* **Information shown**:
== Segment start ==
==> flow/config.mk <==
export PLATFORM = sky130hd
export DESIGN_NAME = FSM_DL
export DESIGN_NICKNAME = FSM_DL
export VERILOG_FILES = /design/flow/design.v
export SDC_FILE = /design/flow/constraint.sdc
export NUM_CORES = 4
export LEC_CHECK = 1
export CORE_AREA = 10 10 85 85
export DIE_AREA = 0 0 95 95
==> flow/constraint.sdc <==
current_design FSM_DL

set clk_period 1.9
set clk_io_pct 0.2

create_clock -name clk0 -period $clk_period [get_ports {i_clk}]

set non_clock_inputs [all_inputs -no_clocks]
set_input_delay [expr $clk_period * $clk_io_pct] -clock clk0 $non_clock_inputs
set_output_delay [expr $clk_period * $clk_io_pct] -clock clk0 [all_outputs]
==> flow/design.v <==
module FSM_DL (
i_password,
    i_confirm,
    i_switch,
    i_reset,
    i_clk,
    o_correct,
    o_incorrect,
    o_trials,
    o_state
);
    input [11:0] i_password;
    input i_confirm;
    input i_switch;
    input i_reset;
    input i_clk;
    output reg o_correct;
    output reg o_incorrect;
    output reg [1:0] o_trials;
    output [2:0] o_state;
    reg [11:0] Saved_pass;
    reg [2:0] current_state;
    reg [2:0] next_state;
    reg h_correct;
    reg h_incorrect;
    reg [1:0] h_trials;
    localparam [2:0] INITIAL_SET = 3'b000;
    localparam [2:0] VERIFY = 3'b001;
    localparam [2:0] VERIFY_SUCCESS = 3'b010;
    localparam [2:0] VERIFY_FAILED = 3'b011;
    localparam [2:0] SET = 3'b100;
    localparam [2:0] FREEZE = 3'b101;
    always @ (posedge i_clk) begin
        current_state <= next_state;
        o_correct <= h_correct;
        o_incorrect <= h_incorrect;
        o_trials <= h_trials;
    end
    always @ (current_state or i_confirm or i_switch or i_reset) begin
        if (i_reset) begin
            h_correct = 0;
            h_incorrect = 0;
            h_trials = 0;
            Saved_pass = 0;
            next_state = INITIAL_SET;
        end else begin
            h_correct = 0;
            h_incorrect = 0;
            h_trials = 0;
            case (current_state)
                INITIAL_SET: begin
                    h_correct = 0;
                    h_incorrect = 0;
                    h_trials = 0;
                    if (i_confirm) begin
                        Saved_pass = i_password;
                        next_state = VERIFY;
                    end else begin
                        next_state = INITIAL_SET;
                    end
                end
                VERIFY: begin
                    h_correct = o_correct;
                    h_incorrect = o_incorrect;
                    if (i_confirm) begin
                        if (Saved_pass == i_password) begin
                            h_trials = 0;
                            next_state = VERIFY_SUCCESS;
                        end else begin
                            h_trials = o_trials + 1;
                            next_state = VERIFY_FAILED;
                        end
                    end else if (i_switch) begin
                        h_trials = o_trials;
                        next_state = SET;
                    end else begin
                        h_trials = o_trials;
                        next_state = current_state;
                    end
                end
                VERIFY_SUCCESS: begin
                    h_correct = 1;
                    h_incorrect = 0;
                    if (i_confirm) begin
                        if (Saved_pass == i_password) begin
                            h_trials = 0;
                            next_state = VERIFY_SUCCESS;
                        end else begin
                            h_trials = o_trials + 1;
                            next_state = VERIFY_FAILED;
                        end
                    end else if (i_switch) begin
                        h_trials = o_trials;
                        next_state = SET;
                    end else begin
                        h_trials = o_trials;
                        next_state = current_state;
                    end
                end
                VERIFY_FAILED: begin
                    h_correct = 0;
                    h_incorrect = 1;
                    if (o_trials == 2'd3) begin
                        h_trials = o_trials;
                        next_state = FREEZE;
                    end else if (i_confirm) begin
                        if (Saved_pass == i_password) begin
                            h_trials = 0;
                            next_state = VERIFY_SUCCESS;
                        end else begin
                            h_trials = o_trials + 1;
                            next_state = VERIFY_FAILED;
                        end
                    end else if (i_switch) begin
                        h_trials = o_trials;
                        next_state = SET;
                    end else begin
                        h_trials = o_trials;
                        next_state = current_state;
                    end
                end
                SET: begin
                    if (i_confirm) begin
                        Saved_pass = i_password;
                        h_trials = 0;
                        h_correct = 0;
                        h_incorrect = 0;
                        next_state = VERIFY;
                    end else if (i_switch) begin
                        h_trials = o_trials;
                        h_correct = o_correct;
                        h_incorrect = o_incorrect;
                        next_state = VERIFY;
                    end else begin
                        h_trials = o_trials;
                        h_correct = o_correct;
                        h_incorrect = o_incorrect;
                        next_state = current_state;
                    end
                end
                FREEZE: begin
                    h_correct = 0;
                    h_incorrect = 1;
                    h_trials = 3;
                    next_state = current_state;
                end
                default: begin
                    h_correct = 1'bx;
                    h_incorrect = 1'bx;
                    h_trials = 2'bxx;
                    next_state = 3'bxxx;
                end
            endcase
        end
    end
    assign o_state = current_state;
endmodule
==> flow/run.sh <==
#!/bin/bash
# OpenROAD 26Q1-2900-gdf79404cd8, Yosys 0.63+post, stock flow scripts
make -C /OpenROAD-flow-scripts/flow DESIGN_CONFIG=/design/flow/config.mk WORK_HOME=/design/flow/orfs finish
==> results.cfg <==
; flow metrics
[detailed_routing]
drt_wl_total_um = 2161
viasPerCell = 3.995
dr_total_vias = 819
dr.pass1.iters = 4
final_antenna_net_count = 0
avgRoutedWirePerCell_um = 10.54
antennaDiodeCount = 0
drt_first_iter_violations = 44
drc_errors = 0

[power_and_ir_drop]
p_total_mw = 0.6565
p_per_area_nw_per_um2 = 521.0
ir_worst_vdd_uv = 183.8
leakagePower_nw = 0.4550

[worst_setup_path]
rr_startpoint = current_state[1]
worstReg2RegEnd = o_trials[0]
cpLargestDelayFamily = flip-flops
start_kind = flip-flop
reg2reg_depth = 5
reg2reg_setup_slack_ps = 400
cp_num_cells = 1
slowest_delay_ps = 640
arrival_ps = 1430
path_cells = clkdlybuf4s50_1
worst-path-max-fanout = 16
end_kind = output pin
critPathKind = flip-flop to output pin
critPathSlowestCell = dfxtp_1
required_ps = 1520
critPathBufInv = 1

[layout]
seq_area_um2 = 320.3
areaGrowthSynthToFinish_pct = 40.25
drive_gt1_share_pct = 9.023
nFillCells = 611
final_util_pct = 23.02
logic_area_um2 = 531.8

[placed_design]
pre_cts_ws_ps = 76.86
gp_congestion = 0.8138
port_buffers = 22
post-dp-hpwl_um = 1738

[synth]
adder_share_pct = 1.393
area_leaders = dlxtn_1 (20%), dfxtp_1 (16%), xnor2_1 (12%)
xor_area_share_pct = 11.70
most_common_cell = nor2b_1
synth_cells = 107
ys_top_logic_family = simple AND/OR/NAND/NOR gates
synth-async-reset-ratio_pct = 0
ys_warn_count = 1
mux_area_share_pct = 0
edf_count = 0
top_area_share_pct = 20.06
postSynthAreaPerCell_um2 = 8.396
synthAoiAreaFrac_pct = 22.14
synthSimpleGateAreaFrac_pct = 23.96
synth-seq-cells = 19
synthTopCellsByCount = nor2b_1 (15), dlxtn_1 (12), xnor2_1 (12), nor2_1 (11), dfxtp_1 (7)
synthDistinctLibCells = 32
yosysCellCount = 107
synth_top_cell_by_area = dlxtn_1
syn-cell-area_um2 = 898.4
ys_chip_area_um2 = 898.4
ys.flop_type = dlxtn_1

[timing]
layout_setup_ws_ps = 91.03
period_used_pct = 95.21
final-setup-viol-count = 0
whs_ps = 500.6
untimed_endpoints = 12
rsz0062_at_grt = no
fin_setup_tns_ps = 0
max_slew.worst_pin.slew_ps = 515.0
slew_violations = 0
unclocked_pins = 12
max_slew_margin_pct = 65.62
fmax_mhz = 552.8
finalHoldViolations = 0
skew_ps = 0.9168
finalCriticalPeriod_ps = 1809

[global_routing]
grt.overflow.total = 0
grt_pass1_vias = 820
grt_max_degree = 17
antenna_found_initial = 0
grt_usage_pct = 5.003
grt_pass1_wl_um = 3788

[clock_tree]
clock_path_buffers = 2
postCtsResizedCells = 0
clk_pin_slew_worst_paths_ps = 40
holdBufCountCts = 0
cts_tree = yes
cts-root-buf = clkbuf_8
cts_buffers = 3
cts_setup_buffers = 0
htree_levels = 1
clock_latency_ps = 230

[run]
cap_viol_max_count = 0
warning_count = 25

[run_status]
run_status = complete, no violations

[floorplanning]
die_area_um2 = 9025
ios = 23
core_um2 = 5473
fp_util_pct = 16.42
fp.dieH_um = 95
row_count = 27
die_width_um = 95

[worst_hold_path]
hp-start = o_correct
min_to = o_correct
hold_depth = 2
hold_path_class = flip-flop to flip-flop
== Segment end ==
== Segment start ==
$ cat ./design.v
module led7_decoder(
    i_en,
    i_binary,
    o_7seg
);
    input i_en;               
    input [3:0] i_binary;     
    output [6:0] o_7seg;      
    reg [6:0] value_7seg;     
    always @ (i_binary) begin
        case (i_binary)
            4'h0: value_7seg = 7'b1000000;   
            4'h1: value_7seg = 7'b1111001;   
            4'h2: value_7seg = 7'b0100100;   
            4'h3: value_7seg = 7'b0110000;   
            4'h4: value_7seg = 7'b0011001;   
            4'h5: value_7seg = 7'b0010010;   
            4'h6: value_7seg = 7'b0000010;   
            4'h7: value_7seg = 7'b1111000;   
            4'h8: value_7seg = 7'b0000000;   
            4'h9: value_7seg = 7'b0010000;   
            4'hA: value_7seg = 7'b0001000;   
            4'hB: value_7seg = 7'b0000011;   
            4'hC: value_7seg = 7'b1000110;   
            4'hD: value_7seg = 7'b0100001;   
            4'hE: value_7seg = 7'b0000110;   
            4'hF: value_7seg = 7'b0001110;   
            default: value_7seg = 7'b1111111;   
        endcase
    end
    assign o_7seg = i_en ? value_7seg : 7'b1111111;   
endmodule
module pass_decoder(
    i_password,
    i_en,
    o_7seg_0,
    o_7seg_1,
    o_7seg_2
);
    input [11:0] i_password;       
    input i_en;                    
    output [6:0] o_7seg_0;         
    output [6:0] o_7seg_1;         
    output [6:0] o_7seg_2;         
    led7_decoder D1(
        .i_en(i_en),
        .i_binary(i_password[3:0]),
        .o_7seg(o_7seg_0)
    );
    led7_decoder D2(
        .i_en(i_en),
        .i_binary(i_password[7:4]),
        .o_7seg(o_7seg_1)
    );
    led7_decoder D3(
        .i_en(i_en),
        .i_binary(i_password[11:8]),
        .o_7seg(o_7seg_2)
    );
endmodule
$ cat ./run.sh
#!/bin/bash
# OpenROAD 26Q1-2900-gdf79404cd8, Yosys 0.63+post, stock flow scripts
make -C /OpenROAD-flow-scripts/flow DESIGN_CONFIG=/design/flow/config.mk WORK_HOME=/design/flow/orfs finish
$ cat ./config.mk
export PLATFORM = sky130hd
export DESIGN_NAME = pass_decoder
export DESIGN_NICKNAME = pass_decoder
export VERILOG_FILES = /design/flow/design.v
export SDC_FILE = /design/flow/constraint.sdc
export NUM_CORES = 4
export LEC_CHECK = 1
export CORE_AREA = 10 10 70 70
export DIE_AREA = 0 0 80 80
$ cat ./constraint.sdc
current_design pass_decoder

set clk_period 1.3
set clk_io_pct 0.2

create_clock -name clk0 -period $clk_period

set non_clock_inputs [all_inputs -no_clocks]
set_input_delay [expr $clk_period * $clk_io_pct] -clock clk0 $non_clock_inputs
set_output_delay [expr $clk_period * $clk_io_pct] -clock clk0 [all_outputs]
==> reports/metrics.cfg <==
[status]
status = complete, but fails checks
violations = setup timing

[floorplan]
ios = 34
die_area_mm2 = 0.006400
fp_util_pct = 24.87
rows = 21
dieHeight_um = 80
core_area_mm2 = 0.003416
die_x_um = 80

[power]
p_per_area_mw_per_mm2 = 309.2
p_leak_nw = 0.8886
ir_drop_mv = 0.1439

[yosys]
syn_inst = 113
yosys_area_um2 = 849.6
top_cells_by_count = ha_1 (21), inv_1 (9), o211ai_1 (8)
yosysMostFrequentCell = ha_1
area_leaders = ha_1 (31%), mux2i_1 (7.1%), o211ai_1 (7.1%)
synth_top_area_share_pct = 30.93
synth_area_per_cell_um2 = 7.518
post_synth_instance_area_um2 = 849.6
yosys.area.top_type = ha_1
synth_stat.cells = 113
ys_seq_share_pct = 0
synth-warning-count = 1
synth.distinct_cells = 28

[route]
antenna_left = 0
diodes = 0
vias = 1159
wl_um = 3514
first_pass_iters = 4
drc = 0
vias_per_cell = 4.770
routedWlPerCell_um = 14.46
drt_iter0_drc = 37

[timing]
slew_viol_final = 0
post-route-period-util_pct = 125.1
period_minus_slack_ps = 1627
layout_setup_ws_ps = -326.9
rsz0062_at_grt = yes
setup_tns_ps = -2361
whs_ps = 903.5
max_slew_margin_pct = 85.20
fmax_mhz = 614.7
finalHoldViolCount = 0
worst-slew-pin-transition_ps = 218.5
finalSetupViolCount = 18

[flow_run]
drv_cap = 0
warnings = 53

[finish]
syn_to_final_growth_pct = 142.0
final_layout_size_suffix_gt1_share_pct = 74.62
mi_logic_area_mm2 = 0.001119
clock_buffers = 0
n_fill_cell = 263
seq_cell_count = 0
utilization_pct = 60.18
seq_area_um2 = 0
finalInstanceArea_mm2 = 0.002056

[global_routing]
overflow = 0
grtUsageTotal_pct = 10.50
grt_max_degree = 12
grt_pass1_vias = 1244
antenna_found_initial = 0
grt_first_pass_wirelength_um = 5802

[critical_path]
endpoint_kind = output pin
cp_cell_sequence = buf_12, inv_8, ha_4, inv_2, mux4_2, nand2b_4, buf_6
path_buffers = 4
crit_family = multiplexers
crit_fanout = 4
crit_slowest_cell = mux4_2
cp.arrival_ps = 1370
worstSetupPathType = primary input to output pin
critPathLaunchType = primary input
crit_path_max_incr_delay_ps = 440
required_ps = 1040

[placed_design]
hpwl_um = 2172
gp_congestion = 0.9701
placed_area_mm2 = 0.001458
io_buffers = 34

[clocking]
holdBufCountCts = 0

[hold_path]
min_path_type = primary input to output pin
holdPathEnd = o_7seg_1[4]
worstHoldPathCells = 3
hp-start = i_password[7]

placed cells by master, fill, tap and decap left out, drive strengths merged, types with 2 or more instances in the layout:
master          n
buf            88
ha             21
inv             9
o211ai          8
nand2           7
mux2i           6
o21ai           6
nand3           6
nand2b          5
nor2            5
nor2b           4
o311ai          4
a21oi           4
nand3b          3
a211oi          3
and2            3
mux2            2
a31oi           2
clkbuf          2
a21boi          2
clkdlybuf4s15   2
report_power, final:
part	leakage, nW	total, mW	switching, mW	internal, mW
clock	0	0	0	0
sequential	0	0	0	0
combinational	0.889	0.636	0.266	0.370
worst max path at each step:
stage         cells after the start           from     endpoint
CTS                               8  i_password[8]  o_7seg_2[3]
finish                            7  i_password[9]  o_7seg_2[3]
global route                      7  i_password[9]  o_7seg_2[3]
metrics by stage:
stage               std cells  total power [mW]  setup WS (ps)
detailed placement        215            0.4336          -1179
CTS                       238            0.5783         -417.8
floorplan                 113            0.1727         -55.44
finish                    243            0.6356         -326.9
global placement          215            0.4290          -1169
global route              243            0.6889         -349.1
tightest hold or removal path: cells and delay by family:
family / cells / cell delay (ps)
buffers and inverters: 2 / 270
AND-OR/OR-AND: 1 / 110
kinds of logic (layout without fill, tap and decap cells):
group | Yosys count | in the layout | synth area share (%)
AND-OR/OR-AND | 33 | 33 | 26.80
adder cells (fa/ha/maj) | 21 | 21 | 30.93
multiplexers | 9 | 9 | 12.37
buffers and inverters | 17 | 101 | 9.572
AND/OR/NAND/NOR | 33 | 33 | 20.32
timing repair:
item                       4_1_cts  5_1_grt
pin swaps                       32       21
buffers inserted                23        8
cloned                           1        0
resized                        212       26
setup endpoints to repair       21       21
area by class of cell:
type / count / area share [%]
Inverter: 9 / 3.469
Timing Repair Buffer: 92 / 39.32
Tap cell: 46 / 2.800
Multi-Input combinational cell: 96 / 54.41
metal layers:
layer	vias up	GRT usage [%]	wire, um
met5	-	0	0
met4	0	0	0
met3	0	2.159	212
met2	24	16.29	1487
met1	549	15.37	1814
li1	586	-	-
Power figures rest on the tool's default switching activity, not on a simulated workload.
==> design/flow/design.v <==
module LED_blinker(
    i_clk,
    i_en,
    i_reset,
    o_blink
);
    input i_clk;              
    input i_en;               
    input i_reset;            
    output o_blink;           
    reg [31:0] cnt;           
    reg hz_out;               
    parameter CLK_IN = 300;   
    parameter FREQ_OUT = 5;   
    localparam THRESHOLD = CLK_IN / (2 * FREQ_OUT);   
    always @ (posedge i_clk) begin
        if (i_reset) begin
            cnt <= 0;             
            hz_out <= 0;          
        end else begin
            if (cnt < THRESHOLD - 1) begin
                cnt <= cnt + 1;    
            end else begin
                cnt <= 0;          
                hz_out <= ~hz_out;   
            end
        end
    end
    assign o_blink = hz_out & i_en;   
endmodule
== Segment end ==
== Segment start ==
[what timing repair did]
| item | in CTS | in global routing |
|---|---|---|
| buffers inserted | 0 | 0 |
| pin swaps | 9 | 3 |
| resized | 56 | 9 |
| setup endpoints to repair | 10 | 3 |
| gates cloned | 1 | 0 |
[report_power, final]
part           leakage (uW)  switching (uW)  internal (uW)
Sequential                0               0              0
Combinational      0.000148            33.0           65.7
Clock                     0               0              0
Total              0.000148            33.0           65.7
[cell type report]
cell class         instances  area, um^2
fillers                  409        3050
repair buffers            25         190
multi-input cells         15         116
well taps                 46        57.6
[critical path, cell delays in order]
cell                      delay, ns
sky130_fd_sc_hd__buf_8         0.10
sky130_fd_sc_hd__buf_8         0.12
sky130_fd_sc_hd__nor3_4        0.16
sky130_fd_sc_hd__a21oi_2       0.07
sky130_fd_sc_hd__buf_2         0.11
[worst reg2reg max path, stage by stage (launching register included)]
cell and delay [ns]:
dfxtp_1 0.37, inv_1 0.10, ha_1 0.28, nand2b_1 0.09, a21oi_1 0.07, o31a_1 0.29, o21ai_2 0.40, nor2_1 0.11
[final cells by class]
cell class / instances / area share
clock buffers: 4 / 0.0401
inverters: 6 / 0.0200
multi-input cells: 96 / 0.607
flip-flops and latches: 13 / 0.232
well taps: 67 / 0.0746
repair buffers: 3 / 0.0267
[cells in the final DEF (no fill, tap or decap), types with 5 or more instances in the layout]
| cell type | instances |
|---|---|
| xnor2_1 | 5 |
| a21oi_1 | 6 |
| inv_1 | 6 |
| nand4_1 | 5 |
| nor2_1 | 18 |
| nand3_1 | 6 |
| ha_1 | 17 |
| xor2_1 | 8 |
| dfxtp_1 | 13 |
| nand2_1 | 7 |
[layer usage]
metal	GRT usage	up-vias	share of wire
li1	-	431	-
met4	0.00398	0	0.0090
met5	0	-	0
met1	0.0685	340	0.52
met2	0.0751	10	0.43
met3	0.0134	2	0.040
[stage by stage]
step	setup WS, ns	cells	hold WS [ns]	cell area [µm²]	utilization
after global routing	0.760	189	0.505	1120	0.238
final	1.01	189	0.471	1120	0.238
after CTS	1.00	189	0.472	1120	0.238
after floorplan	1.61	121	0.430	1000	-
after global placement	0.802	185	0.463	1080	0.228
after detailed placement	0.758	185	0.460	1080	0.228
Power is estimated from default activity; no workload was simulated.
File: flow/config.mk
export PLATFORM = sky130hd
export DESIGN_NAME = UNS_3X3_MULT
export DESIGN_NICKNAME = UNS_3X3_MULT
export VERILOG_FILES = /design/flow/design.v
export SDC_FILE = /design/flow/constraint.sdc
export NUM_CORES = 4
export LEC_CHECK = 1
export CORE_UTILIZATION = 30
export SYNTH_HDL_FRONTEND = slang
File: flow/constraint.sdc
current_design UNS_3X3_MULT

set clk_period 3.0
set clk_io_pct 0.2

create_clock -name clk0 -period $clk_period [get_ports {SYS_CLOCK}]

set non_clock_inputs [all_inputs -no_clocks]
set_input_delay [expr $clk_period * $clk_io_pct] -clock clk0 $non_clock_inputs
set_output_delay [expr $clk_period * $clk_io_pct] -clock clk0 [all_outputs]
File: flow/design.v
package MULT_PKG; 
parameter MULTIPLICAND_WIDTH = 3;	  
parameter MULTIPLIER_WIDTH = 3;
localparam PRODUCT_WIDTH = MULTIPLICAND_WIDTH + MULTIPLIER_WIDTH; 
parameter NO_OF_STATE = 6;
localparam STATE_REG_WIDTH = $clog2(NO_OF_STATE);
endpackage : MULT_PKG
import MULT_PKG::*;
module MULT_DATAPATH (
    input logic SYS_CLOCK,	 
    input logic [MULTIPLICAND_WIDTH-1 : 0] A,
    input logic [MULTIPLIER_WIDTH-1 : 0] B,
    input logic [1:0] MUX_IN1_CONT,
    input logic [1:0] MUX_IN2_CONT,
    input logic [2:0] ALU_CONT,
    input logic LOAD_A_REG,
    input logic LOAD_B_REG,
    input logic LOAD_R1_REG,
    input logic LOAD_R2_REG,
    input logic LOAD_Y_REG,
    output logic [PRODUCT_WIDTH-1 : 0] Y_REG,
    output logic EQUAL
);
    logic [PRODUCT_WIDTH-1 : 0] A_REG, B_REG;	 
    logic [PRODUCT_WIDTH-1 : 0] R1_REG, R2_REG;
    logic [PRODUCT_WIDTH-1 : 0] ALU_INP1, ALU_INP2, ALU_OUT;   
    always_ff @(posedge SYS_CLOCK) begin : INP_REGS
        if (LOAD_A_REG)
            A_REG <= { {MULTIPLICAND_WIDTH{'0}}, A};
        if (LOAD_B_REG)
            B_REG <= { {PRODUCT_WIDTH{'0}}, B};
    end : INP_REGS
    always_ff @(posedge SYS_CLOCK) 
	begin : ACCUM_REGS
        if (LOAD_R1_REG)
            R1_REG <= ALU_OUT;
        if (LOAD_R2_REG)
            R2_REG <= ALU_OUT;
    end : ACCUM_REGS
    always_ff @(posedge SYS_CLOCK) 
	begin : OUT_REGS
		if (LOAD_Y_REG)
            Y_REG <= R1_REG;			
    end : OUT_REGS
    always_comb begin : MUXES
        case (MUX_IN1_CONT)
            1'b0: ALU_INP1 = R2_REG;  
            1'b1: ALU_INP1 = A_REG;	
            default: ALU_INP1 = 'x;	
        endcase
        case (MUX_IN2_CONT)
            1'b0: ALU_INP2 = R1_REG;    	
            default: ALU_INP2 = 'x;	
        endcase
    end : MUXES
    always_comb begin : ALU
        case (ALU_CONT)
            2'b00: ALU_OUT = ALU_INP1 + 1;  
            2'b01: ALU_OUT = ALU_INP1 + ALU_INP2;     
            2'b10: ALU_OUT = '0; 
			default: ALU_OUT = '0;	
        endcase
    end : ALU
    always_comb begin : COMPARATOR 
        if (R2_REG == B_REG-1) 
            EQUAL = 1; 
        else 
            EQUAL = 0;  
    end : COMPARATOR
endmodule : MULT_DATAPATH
== Segment end ==
* **Exercise directions**:
Write out, from the lines above, only those from the line with "[what timing repair did]" to the line with "[report_power, final]", exactly as given, including the first and the last.

* **Solved problem**:
[what timing repair did]
| item | in CTS | in global routing |
|---|---|---|
| buffers inserted | 0 | 0 |
| pin swaps | 9 | 3 |
| resized | 56 | 9 |
| setup endpoints to repair | 10 | 3 |
| gates cloned | 1 | 0 |
[report_power, final]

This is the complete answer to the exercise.